When I reviewed the debut EP by Vancouver’s WTCHDR in 2012, I wrote: “WTCHDR brings together a bit of gory old Carcass, a bit of Dismember, a bit of crawling death/doom, a bit of crust-punk, a few nail-bombs, and some arson at a nursing home. Put all those bits together and you get an earful of chainsaw violence that will hold your interest from start to finish.” The comments were even better. One compared the band’s speed and fury to Trap Them. Another commenter wrote: “That guitar tone makes me want to do things with 4 liters of whiskey and half a mascot suit.” Only the top half, no doubt.

I also admitted in the review that I was kind of afraid to listen to the EP before I started, given the presence in the band of two marauders (Cam and Kevin) from the Vancouver grind band Burning Ghats. Perhaps you can imagine my trepidation when I learned that WTCHDR are about to release their debut album, which is entitled Triumph and Despair. But I girded my loins with sheet metal and even agreed to premiere a song from the album named “I Think I Can”, which features guest vocals by Andrew Drury of Southern Lord artist Baptists — as if WTCHDR weren’t hardcore enough on their own without a terrorist like that in the mix.

“I Think I Can” rumbles like a freight train and stomps like your spine is a snake that needs killing. Selfishly I would have preferred that the song were longer, but on the other hand I still had one working leg by the time it ended, so there’s that.

Blending hardcore, crust, and metal, WTCHDR can put a helluva charge into you in a quick burst. This whole album rocks.

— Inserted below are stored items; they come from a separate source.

--- config.mk ---
export PLATFORM = sky130hd
export DESIGN_NAME = isc_interface_setup
export DESIGN_NICKNAME = d
export VERILOG_FILES = /design/src/isc_pkg.sv /design/src/isc_interface_setup.sv
export VERILOG_INCLUDE_DIRS = /design/src
export SDC_FILE = /design/constraint.sdc
export NUM_CORES = 1
export LEC_CHECK = 0
export BUFFER_PORTS_ARGS = -buffer_cell sky130_fd_sc_hd__buf_2
export CORE_ASPECT_RATIO = 1.4
export CORE_MARGIN = 2
export CORE_UTILIZATION = 48
export CTS_BUF_LIST = sky130_fd_sc_hd__clkbuf_4 sky130_fd_sc_hd__clkbuf_8
export CTS_CLUSTER_DIAMETER = 60
export DETAILED_ROUTE_END_ITERATION = 16
export GPL_TIMING_DRIVEN = 0
export PLACE_DENSITY = 0.87
export SLEW_MARGIN = 10
export SYNTH_ARGS = -nofsm -noshare
export SYNTH_HDL_FRONTEND = slang
export SYNTH_SLANG_ARGS = --single-unit
export TNS_END_PERCENT = 20
--- constraint.sdc ---
create_clock -name sys_clk -period 2.15 [get_ports sys_clk]
set_input_delay 0.43 -clock sys_clk [delete_from_list [all_inputs] [get_ports sys_clk]]
set_output_delay 0.43 -clock sys_clk [all_outputs]
set_load 0.03 [all_outputs]
### src/tws_pkg.sv
// Operation
// - Eight-bit bytes, ninth clock acknowledges.
// - No acknowledge during internal write cycle.
// - Address byte: fixed four-bit type code.
// - Small variants match three select straps.
// - Large variant: two straps, block select bit.
// - Byte write: address, word, data, stop.
// - Page holds 8 or 16 bytes.
// - Stop writes only bytes received.
// - Small variants wrap low three bits.
// - Large variant wraps low four bits.
// - Write protect high blocks array writes.
// - Write cycle ignores bus; master polls.
// - Counter holds last address plus one.
// - Read bit one sends byte at counter.
// - Read counter increments after eighth bit.
// - Dummy write loads counter for random read.
// - Master acknowledge continues sequential read.
// - Read counter wraps last to first.
// - Write increment keeps upper bits fixed.
// - Start and stop change SDA while SCL high.
// - Stop during read returns to standby.
// - Stop during write data starts write.
package tws_pkg;
	// Device type code; value is arbitrary for this model.
	localparam logic [3:0] TWS_TYPE_CODE = 4'h5;
	localparam int TWS_WRITE_MS = 10;
	localparam int TWS_CLK_KHZ = 125000;
	localparam int TWS_WRITE_CYC = TWS_WRITE_MS * TWS_CLK_KHZ;
	localparam logic [2:0] TWS_BIT_LAST = 3'h7;
	localparam logic [8:0] TWS_ADDR_ZERO = 9'h000;
	localparam logic [8:0] TWS_ADDR_ONE = 9'h001;
	localparam logic [4:0] TWS_PAGE_ZERO = 5'h00;
	localparam logic [4:0] TWS_PAGE_ONE = 5'h01;
	typedef enum logic [2:0] {
		TWS_IDLE = 3'b000,
		TWS_DEVADDR = 3'b001,
		TWS_WORDADDR = 3'b010,
		TWS_WDATA = 3'b011,
		TWS_RDATA = 3'b100,
		TWS_RACK = 3'b101
	} tws_state_e;
endpackage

Triumph and Despair will be released digitally on the WTCHDR Bandcamp page on April 1. Tapes will be released beginning at the band’s April 26 album release show at Vancouver’s Astoria Pub. Below you can listen to “I Think I Can”, and below that I’ve also included a previously released video for the album’s second track, “Our Filthy Hearts”, which features tarantulas and snakes, who of course are right at home with the band.

As a trained medical professional, I urge you to gird your loins.




  1. this is just delightfully abrasive 🙂

  2. That left a couple of holes in me, the wall in front of me, my computer, the fridge door and one of my speakers.